> **WORK INSTRUCTIONS**
Within the listing below, the lines containing "logical" are to be counted. Give the number only.

> **DATA PROVIDED**
# # # #
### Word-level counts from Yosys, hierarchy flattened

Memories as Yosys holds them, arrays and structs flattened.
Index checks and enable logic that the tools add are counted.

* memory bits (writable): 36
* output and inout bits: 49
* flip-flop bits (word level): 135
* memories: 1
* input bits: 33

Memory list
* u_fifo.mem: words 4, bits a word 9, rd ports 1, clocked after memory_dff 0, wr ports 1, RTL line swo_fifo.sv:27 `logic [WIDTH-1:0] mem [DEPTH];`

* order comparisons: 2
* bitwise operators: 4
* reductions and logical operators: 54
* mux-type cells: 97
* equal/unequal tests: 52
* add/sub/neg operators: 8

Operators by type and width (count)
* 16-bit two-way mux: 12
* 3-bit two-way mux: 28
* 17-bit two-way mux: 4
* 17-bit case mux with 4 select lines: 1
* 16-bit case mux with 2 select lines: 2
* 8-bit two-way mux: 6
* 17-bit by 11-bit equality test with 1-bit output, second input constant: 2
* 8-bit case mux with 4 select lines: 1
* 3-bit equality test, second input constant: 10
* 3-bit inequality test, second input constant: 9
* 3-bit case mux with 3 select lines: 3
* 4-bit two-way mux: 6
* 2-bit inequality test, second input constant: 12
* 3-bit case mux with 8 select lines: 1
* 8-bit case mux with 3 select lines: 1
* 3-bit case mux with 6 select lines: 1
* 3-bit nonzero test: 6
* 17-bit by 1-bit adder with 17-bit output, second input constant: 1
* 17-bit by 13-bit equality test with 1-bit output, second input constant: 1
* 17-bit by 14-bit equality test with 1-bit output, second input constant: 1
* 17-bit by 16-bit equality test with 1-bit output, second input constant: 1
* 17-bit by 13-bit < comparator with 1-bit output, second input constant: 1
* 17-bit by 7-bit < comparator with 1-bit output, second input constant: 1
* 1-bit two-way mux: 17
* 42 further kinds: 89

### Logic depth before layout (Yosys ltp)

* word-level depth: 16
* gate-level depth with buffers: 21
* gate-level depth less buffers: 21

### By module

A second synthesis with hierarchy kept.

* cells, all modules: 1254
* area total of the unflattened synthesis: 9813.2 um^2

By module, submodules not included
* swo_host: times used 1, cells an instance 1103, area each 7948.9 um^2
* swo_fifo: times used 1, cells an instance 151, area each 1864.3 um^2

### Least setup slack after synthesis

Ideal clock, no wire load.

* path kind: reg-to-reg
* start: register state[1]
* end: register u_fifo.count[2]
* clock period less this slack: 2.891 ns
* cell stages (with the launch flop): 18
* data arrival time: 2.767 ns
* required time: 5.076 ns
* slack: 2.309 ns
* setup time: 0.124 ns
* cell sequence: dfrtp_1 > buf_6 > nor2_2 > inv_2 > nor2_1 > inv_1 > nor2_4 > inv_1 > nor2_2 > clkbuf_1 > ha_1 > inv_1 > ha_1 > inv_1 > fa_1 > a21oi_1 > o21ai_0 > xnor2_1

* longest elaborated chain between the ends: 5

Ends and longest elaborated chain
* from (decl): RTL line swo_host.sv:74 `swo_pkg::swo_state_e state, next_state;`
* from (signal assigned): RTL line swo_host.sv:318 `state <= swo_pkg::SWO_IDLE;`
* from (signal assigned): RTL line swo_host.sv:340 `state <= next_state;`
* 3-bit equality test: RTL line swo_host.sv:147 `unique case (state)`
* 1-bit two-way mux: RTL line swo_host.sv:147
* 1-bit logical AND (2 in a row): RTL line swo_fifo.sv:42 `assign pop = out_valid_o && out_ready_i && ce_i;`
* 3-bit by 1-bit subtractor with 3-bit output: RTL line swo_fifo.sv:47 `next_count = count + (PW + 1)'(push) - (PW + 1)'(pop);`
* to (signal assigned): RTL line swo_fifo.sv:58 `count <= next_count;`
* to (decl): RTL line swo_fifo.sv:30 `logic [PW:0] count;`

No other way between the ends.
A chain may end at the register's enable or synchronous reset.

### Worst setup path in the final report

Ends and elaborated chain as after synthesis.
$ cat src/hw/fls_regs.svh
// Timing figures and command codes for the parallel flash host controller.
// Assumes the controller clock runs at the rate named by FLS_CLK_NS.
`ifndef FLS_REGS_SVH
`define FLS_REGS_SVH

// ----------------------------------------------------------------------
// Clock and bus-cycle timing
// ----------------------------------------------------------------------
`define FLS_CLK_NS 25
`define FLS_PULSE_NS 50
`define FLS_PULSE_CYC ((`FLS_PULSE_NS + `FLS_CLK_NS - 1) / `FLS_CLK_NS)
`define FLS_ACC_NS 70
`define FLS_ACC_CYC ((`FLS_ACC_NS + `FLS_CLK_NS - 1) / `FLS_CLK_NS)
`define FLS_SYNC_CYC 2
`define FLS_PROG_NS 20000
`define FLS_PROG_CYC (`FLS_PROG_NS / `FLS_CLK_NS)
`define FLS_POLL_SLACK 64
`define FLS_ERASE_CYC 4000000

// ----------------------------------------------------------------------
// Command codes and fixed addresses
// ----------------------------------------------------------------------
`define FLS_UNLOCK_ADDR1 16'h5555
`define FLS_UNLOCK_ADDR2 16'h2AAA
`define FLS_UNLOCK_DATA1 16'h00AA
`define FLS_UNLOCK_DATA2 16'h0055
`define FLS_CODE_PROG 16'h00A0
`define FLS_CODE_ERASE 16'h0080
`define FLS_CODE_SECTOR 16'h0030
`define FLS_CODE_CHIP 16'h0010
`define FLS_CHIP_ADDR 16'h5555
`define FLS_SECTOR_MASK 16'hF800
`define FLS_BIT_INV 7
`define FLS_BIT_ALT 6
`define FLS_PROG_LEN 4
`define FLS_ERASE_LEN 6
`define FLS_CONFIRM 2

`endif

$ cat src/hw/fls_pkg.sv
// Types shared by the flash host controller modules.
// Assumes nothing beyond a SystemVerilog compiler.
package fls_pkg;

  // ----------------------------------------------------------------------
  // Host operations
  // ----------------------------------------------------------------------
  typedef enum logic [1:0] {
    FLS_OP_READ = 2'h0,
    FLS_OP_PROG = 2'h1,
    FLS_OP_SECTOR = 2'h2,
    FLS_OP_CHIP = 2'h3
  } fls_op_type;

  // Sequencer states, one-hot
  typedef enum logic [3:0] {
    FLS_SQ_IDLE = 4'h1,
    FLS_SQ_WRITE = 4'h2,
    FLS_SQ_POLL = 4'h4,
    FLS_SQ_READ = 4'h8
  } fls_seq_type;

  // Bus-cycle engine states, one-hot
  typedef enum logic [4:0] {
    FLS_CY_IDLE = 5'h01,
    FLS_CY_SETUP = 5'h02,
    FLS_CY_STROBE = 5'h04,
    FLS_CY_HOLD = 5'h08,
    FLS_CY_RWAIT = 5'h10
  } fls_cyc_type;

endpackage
# # # #
> **ANSWER**
2